Rita came to Hungary with other refugees in 2015. Now she works in a restaurant but hopes to make caring for the elderly her career.

“It’s satisfying to work with people,” she says. “I make the old people’s breakfasts; I feed them. If they don’t speak English, we use body language. When they take food from you, it means they accept you.”

Other African women who have finished their training at the care home are on hand to give advice to Rita and Radwa. Coming from cultures where the elderly are almost always looked after by their families, they express surprise at the European approach to elderly care. “Working here can be quite emotional,” says Mercy Asizu, 30, from Uganda. “Sometimes the old people cry.”

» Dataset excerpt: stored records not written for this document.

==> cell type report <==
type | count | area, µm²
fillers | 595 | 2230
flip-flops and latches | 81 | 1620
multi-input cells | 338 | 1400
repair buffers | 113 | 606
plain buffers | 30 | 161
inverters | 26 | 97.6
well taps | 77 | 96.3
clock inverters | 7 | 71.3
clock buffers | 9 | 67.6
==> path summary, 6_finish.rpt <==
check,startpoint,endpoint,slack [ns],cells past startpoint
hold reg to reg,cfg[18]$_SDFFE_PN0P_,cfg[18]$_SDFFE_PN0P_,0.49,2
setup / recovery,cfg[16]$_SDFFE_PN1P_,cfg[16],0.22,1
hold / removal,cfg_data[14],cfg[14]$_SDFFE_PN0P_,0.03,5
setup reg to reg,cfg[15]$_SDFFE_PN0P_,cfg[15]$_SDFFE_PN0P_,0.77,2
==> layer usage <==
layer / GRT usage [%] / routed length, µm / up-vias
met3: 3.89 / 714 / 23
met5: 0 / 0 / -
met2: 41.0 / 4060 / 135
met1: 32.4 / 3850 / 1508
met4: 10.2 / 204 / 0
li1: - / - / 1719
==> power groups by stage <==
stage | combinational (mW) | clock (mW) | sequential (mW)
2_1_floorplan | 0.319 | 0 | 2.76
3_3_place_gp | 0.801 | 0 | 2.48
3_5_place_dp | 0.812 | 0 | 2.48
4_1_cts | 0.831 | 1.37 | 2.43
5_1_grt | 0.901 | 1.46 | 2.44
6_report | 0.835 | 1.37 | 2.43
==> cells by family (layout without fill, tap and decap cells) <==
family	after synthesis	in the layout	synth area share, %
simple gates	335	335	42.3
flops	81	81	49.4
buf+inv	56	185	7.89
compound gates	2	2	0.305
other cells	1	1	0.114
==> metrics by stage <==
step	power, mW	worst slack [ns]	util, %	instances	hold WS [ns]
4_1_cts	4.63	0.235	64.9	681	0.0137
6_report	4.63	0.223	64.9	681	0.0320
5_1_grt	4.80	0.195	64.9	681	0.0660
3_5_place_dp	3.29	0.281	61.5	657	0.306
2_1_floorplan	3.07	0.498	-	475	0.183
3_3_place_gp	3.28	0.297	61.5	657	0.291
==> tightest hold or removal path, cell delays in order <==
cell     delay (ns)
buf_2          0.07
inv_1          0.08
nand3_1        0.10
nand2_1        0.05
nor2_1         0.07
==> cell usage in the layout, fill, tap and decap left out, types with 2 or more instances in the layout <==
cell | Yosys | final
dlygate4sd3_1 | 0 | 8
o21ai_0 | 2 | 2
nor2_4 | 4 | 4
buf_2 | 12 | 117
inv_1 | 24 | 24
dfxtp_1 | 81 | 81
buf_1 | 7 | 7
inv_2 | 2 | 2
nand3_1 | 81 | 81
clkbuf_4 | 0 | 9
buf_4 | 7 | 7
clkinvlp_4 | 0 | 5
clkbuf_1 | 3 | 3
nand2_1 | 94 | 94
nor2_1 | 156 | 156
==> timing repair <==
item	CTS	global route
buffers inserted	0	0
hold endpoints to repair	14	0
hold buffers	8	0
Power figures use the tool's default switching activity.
**src/rtl/lzfu_pkg.sv**
```systemverilog
package lzfu_pkg;

	localparam int DICT_AW = 12;
	localparam int DICT_DEPTH = 1 << DICT_AW;
	localparam int LIMIT_W = 24;
	localparam int PRESET_LEN = 207;

	// Result kinds carried on the master-side tuser.
	localparam logic [1:0] ST_DATA = 2'd0;
	localparam logic [1:0] ST_DONE = 2'd1;
	localparam logic [1:0] ST_CORRUPT = 2'd2;

	typedef struct packed {
		logic [7:0] data;
		logic [1:0] status;
		logic       last;
	} lzfu_result_t;

	// Preset dictionary text; the first character sits in the top byte.
	localparam logic [8*PRESET_LEN-1:0] PRESET_TEXT = {
		"{\\rtf1\\ansi\\mac\\deff0\\deftab720{\\fonttbl;}",
		"{\\f0\\fnil \\froman \\fswiss \\fmodern \\fscrip",
		"t \\fdecor MS Sans SerifSymbolArialTimes Ne",
		"w RomanCourier{\\colortbl\\red0\\green0\\blue0",
		"\015\012\\par \\pard\\plain\\f0\\fs20\\b\\i\\u\\tab",
		"\\tx"
	};

	// Byte of the preset text at a dictionary address below PRESET_LEN.
	function automatic logic [7:0] preset_byte(input logic [7:0] addr);
		logic [7:0]  idx;
		logic [10:0] bitpos;
		idx = 8'(PRESET_LEN - 1) - addr;
		bitpos = {idx, 3'b000};
		return PRESET_TEXT[bitpos +: 8];
	endfunction

endpackage

```
**src/rtl/lzfu_core.sv**
```systemverilog
module lzfu_core
	import lzfu_pkg::*;
#(
	parameter int OUT_COUNT_BITS = 24
) (
	input  logic                clk,
	input  logic                arst_n,
	input  logic                accept,
	input  logic [7:0]          in_byte,
	input  logic                msg_start,
	input  logic                in_last,
	output logic                in_ready,
	input  logic                out_free,
	output logic                res_valid,
	output lzfu_result_t        res,
	input  logic [LIMIT_W-1:0]  output_limit,
	output logic                ram_we,
	output logic [DICT_AW-1:0]  ram_waddr,
	output logic [7:0]          ram_wdata,
	output logic                ram_re,
	output logic [DICT_AW-1:0]  ram_raddr,
	input  logic [7:0]          ram_rdata
);

	localparam int CMP_W = (OUT_COUNT_BITS > LIMIT_W) ? OUT_COUNT_BITS : LIMIT_W;
	localparam logic [OUT_COUNT_BITS-1:0] CNT_MAX = '1;
	localparam logic [DICT_AW:0] FILL_MAX = (DICT_AW + 1)'(DICT_DEPTH);
	localparam logic [DICT_AW-1:0] WP_RESET = DICT_AW'(PRESET_LEN);

	localparam logic [2:0] S_IDLE = 3'd0;
	localparam logic [2:0] S_DECODE = 3'd1;
	localparam logic [2:0] S_LIT = 3'd2;
	localparam logic [2:0] S_COPY_RD = 3'd3;
	localparam logic [2:0] S_COPY_EM = 3'd4;
	localparam logic [2:0] S_END_ZERO = 3'd5;
	localparam logic [2:0] S_END_OK = 3'd6;
	localparam logic [2:0] S_TAIL = 3'd7;

	localparam logic [1:0] PH_CONTROL = 2'd0;
	localparam logic [1:0] PH_ITEM = 2'd1;
	localparam logic [1:0] PH_REF_LOW = 2'd2;
	localparam logic [1:0] PH_STOPPED = 2'd3;

	logic [2:0]                seq_q;
	logic [1:0]                phase_q;
	logic [7:0]                flags_q;
	logic [2:0]                flag_idx_q;
	logic [7:0]                ref_high_q;
	logic [DICT_AW-1:0]        wp_q;
	logic [DICT_AW:0]          fill_q;
	logic [OUT_COUNT_BITS-1:0] count_q;
	logic [7:0]                prev_q;
	logic [7:0]                byte_q;
	logic                      last_q;
	logic [DICT_AW-1:0]        addr_q;
	logic [4:0]                rem_q;
	logic                      hit_q;
	logic [7:0]                pre_q;

	logic                      over;
	logic [DICT_AW-1:0]        ref_offset;
	logic [DICT_AW-1:0]        rel_addr;
	logic [7:0]                copy_byte;
	logic                      emit_step;
	logic [7:0]                emit_byte;

	assign in_ready = (seq_q == S_IDLE);
	assign over = CMP_W'(count_q) > CMP_W'(output_limit);
	assign ref_offset = {ref_high_q, byte_q[7:4]};
	assign rel_addr = addr_q - WP_RESET;
	assign copy_byte = hit_q ? ram_rdata : pre_q;

	// A data byte goes into the dictionary whenever it is emitted from a literal or a copy.
	assign emit_step = out_free && !over && ((seq_q == S_LIT) || (seq_q == S_COPY_EM));
	assign emit_byte = (seq_q == S_LIT) ? byte_q : copy_byte;

	assign ram_we = emit_step;
	assign ram_waddr = wp_q;
	assign ram_wdata = emit_byte;
	assign ram_re = (seq_q == S_COPY_RD);
	assign ram_raddr = addr_q;

	always_comb begin
		res_valid = 1'b0;
		res = '{data: 8'h00, status: ST_DATA, last: 1'b0};
		unique case (seq_q)
			S_LIT, S_COPY_EM: begin
				res_valid = out_free;
				if (over) begin
					res = '{data: 8'h00, status: ST_CORRUPT, last: 1'b1};
				end else begin
					res.data = emit_byte;
					res.last = ((seq_q == S_LIT) || (rem_q == 5'd0)) && !last_q;
				end
			end
			S_END_ZERO: begin
				res_valid = out_free;
			end
			S_END_OK: begin
				res_valid = out_free;
				res = '{data: 8'h00, status: ST_DONE, last: 1'b1};
			end
			S_TAIL: begin
				res_valid = out_free;
				res.status = (phase_q == PH_REF_LOW) ? ST_CORRUPT : ST_DONE;
				res.last = 1'b1;
			end
			default: begin
			end
		endcase
	end

	always_ff @(posedge clk or negedge arst_n) begin
		if (!arst_n) begin
			seq_q <= S_IDLE;
			phase_q <= PH_CONTROL;
			flags_q <= '0;
			flag_idx_q <= '0;
			ref_high_q <= '0;
			wp_q <= WP_RESET;
			fill_q <= '0;
			count_q <= '0;
			prev_q <= '0;
		end else begin
			unique case (seq_q)
				S_IDLE: begin
					if (accept) begin
						seq_q <= S_DECODE;
						if (msg_start) begin
							phase_q <= PH_CONTROL;
							flags_q <= '0;
							flag_idx_q <= '0;
							ref_high_q <= '0;
							wp_q <= WP_RESET;
							fill_q <= '0;
							count_q <= '0;
							prev_q <= '0;
						end
					end
				end
				S_DECODE: begin
					unique case (phase_q)
						PH_STOPPED: begin
							seq_q <= S_IDLE;
						end
						PH_CONTROL: begin
							flags_q <= byte_q;
							flag_idx_q <= '0;
							phase_q <= PH_ITEM;
							seq_q <= last_q ? S_TAIL : S_IDLE;
						end
						PH_ITEM: begin
							if (flags_q[flag_idx_q]) begin
								ref_high_q <= byte_q;
								phase_q <= PH_REF_LOW;
								seq_q <= last_q ? S_TAIL : S_IDLE;
							end else begin
								seq_q <= S_LIT;
							end
						end
						PH_REF_LOW: begin
							if (ref_offset == wp_q) begin
								seq_q <= (prev_q != 8'h00) ? S_END_ZERO : S_END_OK;
							end else begin
								seq_q <= S_COPY_RD;
							end
						end
						default: begin
						end
					endcase
				end
				S_COPY_RD: begin
					seq_q <= S_COPY_EM;
				end
				S_LIT, S_COPY_EM: begin
					if (out_free) begin
						if (over) begin
							phase_q <= PH_STOPPED;
							seq_q <= S_IDLE;
						end else if ((seq_q == S_COPY_EM) && (rem_q != 5'd0)) begin
							seq_q <= S_COPY_RD;
						end else begin
							if (flag_idx_q == 3'd7) begin
								flag_idx_q <= '0;
								phase_q <= PH_CONTROL;
							end else begin
								flag_idx_q <= flag_idx_q + 3'd1;
								phase_q <= PH_ITEM;
							end
							seq_q <= last_q ? S_TAIL : S_IDLE;
						end
						if (!over) begin
							wp_q <= wp_q + DICT_AW'(1);
							if (fill_q != FILL_MAX) begin
								fill_q <= fill_q + (DICT_AW + 1)'(1);
							end
							if (count_q != CNT_MAX) begin
								count_q <= count_q + OUT_COUNT_BITS'(1);
							end
							prev_q <= emit_byte;
						end
					end
				end
				S_END_ZERO: begin
					if (out_free) begin
						if (count_q != CNT_MAX) begin
							count_q <= count_q + OUT_COUNT_BITS'(1);
						end
						prev_q <= 8'h00;
						seq_q <= S_END_OK;
					end
				end
				S_END_OK, S_TAIL: begin
					if (out_free) begin
						phase_q <= PH_STOPPED;
						seq_q <= S_IDLE;
					end
				end
				default: begin
					seq_q <= S_IDLE;
				end
			endcase
		end
	end

	// Input byte capture, copy address walker and its lookup of written entries versus preset text.
	always_ff @(posedge clk) begin
		if (accept && in_ready) begin
			byte_q <= in_byte;
			last_q <= in_last;
		end
		if ((seq_q == S_DECODE) && (phase_q == PH_REF_LOW)) begin
			addr_q <= ref_offset;
			rem_q <= {1'b0, byte_q[3:0]} + 5'd1;
		end else if ((seq_q == S_COPY_EM) && emit_step) begin
			addr_q <= addr_q + DICT_AW'(1);
			rem_q <= rem_q - 5'd1;
		end
		if (seq_q == S_COPY_RD) begin
			// Entries are written in order from the preset end, so the fill count
			// tells which ones hold message data and which still hold the preset.
			hit_q <= {1'b0, rel_addr} < fill_q;
			pre_q <= (addr_q < WP_RESET) ? preset_byte(addr_q[7:0]) : 8'h00;
		end
	end

endmodule

```
`src/rtl/stt_pkg.sv`:
```
// Types, codes and character-class helpers shared by the source text tokenizer.
package stt_pkg;

    localparam int POS_BITS = 16;         // internal offset width, 8..32
    localparam int OUT_POS_BITS = 16;     // reported offset width
    localparam int Q_DEPTH = 4;           // token queue depth, power of two, >= 2

    typedef logic [POS_BITS-1:0] pos_t;
    localparam pos_t POS_MAX = '1;

    // token kind codes as seen on the output
    typedef enum logic [3:0] {
        K_ERROR     = 4'd0,
        K_EOF       = 4'd1,
        K_NEWLINE   = 4'd2,
        K_LPAREN    = 4'd3,
        K_RPAREN    = 4'd4,
        K_LBRACKET  = 4'd5,
        K_RBRACKET  = 4'd6,
        K_LBRACE    = 4'd7,
        K_RBRACE    = 4'd8,
        K_COMMA     = 4'd9,
        K_SEMICOLON = 4'd10,
        K_LITERAL   = 4'd11,
        K_NUMBER    = 4'd12,
        K_SYMBOL    = 4'd13,
        K_OPCODE    = 4'd14
    } kind_t;

    // run token in progress
    typedef enum logic [2:0] {
        PK_NONE    = 3'd0,
        PK_LITERAL = 3'd1,
        PK_COMMENT = 3'd2,
        PK_NUMBER  = 3'd3,
        PK_SYMBOL  = 3'd4,
        PK_OPCODE  = 3'd5
    } pend_t;

    // byte classes
    typedef enum logic [4:0] {
        C_SPACE, C_LF, C_LPAREN, C_RPAREN, C_LBRACKET, C_RBRACKET,
        C_LBRACE, C_RBRACE, C_COMMA, C_SEMI, C_BSLASH, C_HASH,
        C_DIGIT, C_ALPHA, C_UNDER, C_OPCH, C_OTHER
    } cls_t;

    localparam logic [7:0] CH_TAB      = 8'h09;
    localparam logic [7:0] CH_LF       = 8'h0A;
    localparam logic [7:0] CH_SPACE    = 8'h20;
    localparam logic [7:0] CH_HASH     = 8'h23;
    localparam logic [7:0] CH_LPAREN   = 8'h28;
    localparam logic [7:0] CH_RPAREN   = 8'h29;
    localparam logic [7:0] CH_COMMA    = 8'h2C;
    localparam logic [7:0] CH_SEMI     = 8'h3B;
    localparam logic [7:0] CH_LBRACKET = 8'h5B;
    localparam logic [7:0] CH_BSLASH   = 8'h5C;
    localparam logic [7:0] CH_RBRACKET = 8'h5D;
    localparam logic [7:0] CH_UNDER    = 8'h5F;
    localparam logic [7:0] CH_LBRACE   = 8'h7B;
    localparam logic [7:0] CH_RBRACE   = 8'h7D;

    typedef struct packed {
        logic [7:0] ch;
        logic       is_end;
    } char_beat_t;

    typedef struct packed {
        kind_t                   kind;
        logic [OUT_POS_BITS-1:0] begin_pos;
        logic [OUT_POS_BITS-1:0] end_pos;
        logic                    last;
    } tok_t;

    // tokens produced by one accepted byte, oldest first
    typedef struct packed {
        logic [1:0] count;
        tok_t       first;
        tok_t       second;
    } push_t;

    function automatic cls_t classify(input logic [7:0] ch);
        cls_t c;
        unique case (ch) inside
            CH_SPACE, CH_TAB: c = C_SPACE;
            CH_LF:            c = C_LF;
            CH_LPAREN:        c = C_LPAREN;
            CH_RPAREN:        c = C_RPAREN;
            CH_LBRACKET:      c = C_LBRACKET;
            CH_RBRACKET:      c = C_RBRACKET;
            CH_LBRACE:        c = C_LBRACE;
            CH_RBRACE:        c = C_RBRACE;
            CH_COMMA:         c = C_COMMA;
            CH_SEMI:          c = C_SEMI;
            CH_BSLASH:        c = C_BSLASH;
            CH_HASH:          c = C_HASH;
            CH_UNDER:         c = C_UNDER;
            [8'h30:8'h39]:    c = C_DIGIT;
            [8'h41:8'h5A], [8'h61:8'h7A]: c = C_ALPHA;
            // ! " $ % & ' * + - . / : < = > ? @ ^ ` | ~
            8'h21, 8'h22, 8'h24, 8'h25, 8'h26, 8'h27, 8'h2A, 8'h2B, 8'h2D,
            8'h2E, 8'h2F, 8'h3A, 8'h3C, 8'h3D, 8'h3E, 8'h3F, 8'h40, 8'h5E,
            8'h60, 8'h7C, 8'h7E: c = C_OPCH;
            default:          c = C_OTHER;
        endcase
        return c;
    endfunction

    function automatic logic continues(input pend_t pk, input cls_t c);
        logic r;
        case (pk)
            PK_LITERAL: r = (c == C_DIGIT) || (c == C_ALPHA);
            PK_COMMENT: r = (c != C_LF);
            PK_NUMBER:  r = (c == C_DIGIT);
            PK_SYMBOL:  r = (c == C_DIGIT) || (c == C_ALPHA) || (c == C_UNDER);
            PK_OPCODE:  r = (c == C_OPCH);
            default:    r = 1'b0;
        endcase
        return r;
    endfunction

    function automatic pend_t run_start(input cls_t c);
        pend_t r;
        case (c)
            C_BSLASH:        r = PK_LITERAL;
            C_HASH:          r = PK_COMMENT;
            C_DIGIT:         r = PK_NUMBER;
            C_ALPHA, C_UNDER: r = PK_SYMBOL;
            C_OPCH:          r = PK_OPCODE;
            default:         r = PK_NONE;
        endcase
        return r;
    endfunction

    // one-byte token kind; valid only where is_single is true
    function automatic kind_t single_kind(input cls_t c);
        kind_t r;
        case (c)
            C_LF:       r = K_NEWLINE;
            C_LPAREN:   r = K_LPAREN;
            C_RPAREN:   r = K_RPAREN;
            C_LBRACKET: r = K_LBRACKET;
            C_RBRACKET: r = K_RBRACKET;
            C_LBRACE:   r = K_LBRACE;
            C_RBRACE:   r = K_RBRACE;
            C_COMMA:    r = K_COMMA;
            C_SEMI:     r = K_SEMICOLON;
            default:    r = K_ERROR;
        endcase
        return r;
    endfunction

    function automatic logic is_single(input cls_t c);
        return (c != C_SPACE) && (run_start(c) == PK_NONE);
    endfunction

    function automatic kind_t pend_kind(input pend_t pk);
        kind_t r;
        case (pk)
            PK_LITERAL: r = K_LITERAL;
            PK_COMMENT: r = K_NEWLINE;
            PK_NUMBER:  r = K_NUMBER;
            PK_SYMBOL:  r = K_SYMBOL;
            default:    r = K_OPCODE;
        endcase
        return r;
    endfunction

    function automatic pos_t sat_inc(input pos_t p);
        return (p == POS_MAX) ? p : pos_t'(p + pos_t'(1));
    endfunction

    // low bits of an offset, zero-extended if the offset is narrower
    function automatic logic [OUT_POS_BITS-1:0] out_pos(input pos_t p);
        logic [POS_BITS+OUT_POS_BITS-1:0] w;
        w = {{OUT_POS_BITS{1'b0}}, p};
        return w[OUT_POS_BITS-1:0];
    endfunction

endpackage

```
`src/rtl/stt_lexer.sv`:
```
// Tokenizer state (pending run, start and current offsets) and per-byte token logic.
module stt_lexer import stt_pkg::*;
(
    input  logic       clk,
    input  logic       rst_n,
    input  logic       accept,
    input  char_beat_t beat,
    output push_t      push
);

    pend_t pend_reg, pend_next;
    pos_t  start_reg, start_next;
    pos_t  pos_reg, pos_next;

    cls_t  cls;
    pos_t  pos_inc;
    logic  has_pend;
    logic  single;
    tok_t  flush_tok;
    tok_t  eof_tok;
    tok_t  single_tok;

    always_comb
    begin
        cls      = classify(beat.ch);
        pos_inc  = sat_inc(pos_reg);
        has_pend = (pend_reg != PK_NONE);
        single   = is_single(cls);

        flush_tok  = '{kind: pend_kind(pend_reg), begin_pos: out_pos(start_reg),
                       end_pos: out_pos(pos_reg), last: 1'b0};
        eof_tok    = '{kind: K_EOF, begin_pos: out_pos(pos_reg),
                       end_pos: out_pos(pos_reg), last: 1'b1};
        single_tok = '{kind: single_kind(cls), begin_pos: out_pos(pos_reg),
                       end_pos: out_pos(pos_inc), last: 1'b1};

        pend_next   = pend_reg;
        start_next  = start_reg;
        pos_next    = pos_reg;
        push.count  = 2'd0;
        push.first  = flush_tok;
        push.second = eof_tok;

        if (accept)
        begin
            if (beat.is_end)
            begin
                // flush, eof, then offsets restart at zero
                if (has_pend)
                begin
                    push.count = 2'd2;
                end
                else
                begin
                    push.count = 2'd1;
                    push.first = eof_tok;
                end
                pend_next  = PK_NONE;
                start_next = '0;
                pos_next   = '0;
            end
            else if (continues(pend_reg, cls))
            begin
                pos_next = pos_inc;
            end
            else
            begin
                pend_next = run_start(cls);
                if (pend_next != PK_NONE)
                begin
                    start_next = pos_reg;
                end
                pos_next = pos_inc;
                if (has_pend && single)
                begin
                    push.count  = 2'd2;
                    push.second = single_tok;
                end
                else if (has_pend)
                begin
                    push.count      = 2'd1;
                    push.first.last = 1'b1;
                end
                else if (single)
                begin
                    push.count = 2'd1;
                    push.first = single_tok;
                end
            end
        end
    end

    always_ff @(posedge clk or negedge rst_n)
    begin
        if (!rst_n)
        begin
            pend_reg  <= PK_NONE;
            start_reg <= '0;
            pos_reg   <= '0;
        end
        else
        begin
            pend_reg  <= pend_next;
            start_reg <= start_next;
            pos_reg   <= pos_next;
        end
    end

endmodule

```
`src/rtl/stt_outq.sv`:
```
// Token queue: takes up to two tokens a cycle, hands out one per output beat.
module stt_outq import stt_pkg::*;
(
    input  logic  clk,
    input  logic  rst_n,
    input  push_t push,
    output logic  room,
    output logic  tok_valid,
    input  logic  tok_ready,
    output tok_t  tok_beat
);

    localparam int PTR_W = $clog2(Q_DEPTH);
    localparam int CNT_W = $clog2(Q_DEPTH + 1);

    tok_t             q_mem [Q_DEPTH];
    logic [PTR_W-1:0] wr_ptr_reg, wr_ptr_next;
    logic [PTR_W-1:0] rd_ptr_reg, rd_ptr_next;
    logic [CNT_W-1:0] cnt_reg, cnt_next;
    logic [PTR_W-1:0] wr_ptr_second;
    logic             pop;

    assign tok_valid     = (cnt_reg != '0);
    assign tok_beat      = q_mem[rd_ptr_reg];
    assign pop           = tok_valid && tok_ready;
    // need space for a worst-case two-token byte
    assign room          = (cnt_reg <= CNT_W'(Q_DEPTH - 2));
    assign wr_ptr_second = wr_ptr_reg + PTR_W'(1);

    always_comb
    begin
        wr_ptr_next = wr_ptr_reg + PTR_W'(push.count);
        rd_ptr_next = rd_ptr_reg + PTR_W'(pop);
        cnt_next    = cnt_reg + CNT_W'(push.count) - CNT_W'(pop);
    end

    always_ff @(posedge clk)
    begin
        if (push.count != 2'd0)
        begin
            q_mem[wr_ptr_reg] <= push.first;
        end
        if (push.count == 2'd2)
        begin
            q_mem[wr_ptr_second] <= push.second;
        end
    end

    always_ff @(posedge clk or negedge rst_n)
    begin
        if (!rst_n)
        begin
            wr_ptr_reg <= '0;
            rd_ptr_reg <= '0;
            cnt_reg    <= '0;
        end
        else
        begin
            wr_ptr_reg <= wr_ptr_next;
            rd_ptr_reg <= rd_ptr_next;
            cnt_reg    <= cnt_next;
        end
    end

endmodule

```
`src/rtl/source_text_tokenizer_top.sv`:
```
// Top level of the streaming source text tokenizer.
//
// Source bytes arrive one per beat on the char channel; a beat with is_end set
// closes the text. Each token leaves on the tok channel as kind, begin and end
// offset, with last set on the final token that a given input beat caused.
// Run tokens (number, symbol, literal, comment, opcode) are reported on the
// beat that ends them, so a byte can cause up to two tokens (the finished run
// plus a one-byte token, or the flushed run plus eof). The block takes one
// byte per cycle: the per-byte work is a single pass of classification and
// state update, and tokens land the next cycle in a 4-entry queue that feeds
// the output. char_ready is low while fewer than two queue slots are free, so
// a stream of bytes that each cause at most one token runs at one beat per
// cycle, while a byte that causes two tokens takes two output beats to drain.
// Offsets saturate at 65535; after the end beat they restart at zero. No
// clearing pass or warm-up follows reset.
module source_text_tokenizer_top import stt_pkg::*;
(
    input  logic       clk,
    input  logic       rst_n,
    input  logic       char_valid,
    output logic       char_ready,
    input  char_beat_t char_beat,
    output logic       tok_valid,
    input  logic       tok_ready,
    output tok_t       tok_beat
);

    logic  accept;
    logic  room;
    push_t push;

    assign char_ready = room;
    assign accept     = char_valid && char_ready;

    // pending-token state and token generation
    stt_lexer u_lexer (
        .clk    (clk),
        .rst_n  (rst_n),
        .accept (accept),
        .beat   (char_beat),
        .push   (push)
    );

    // output queue decouples a stalled consumer from the byte stream
    stt_outq u_outq (
        .clk       (clk),
        .rst_n     (rst_n),
        .push      (push),
        .room      (room),
        .tok_valid (tok_valid),
        .tok_ready (tok_ready),
        .tok_beat  (tok_beat)
    );

endmodule

```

Tamas Szebenyovszky, a carer who has worked at the home for three years, praises the contribution of the refugees but says if they hope to make full-time careers in the profession, communication will be crucial. “My best advice is that they should take Hungarian language courses,” he says.

Language barrier aside, Gezane Fekete seems satisfied with the care she is receiving from the refugees. The 97-year-old widow and great-grandmother is nearly blind and her hearing is poor. She can no longer go down to the assembly hall but listens to broadcast services of the Reformed Church on a little radio in her room.

“I have no complaints about the refugees,” she says. “They are running around, doing their duty very well. One of them helped me in the bathroom. She did it quick, nice and smiling. I can only say good things about them.”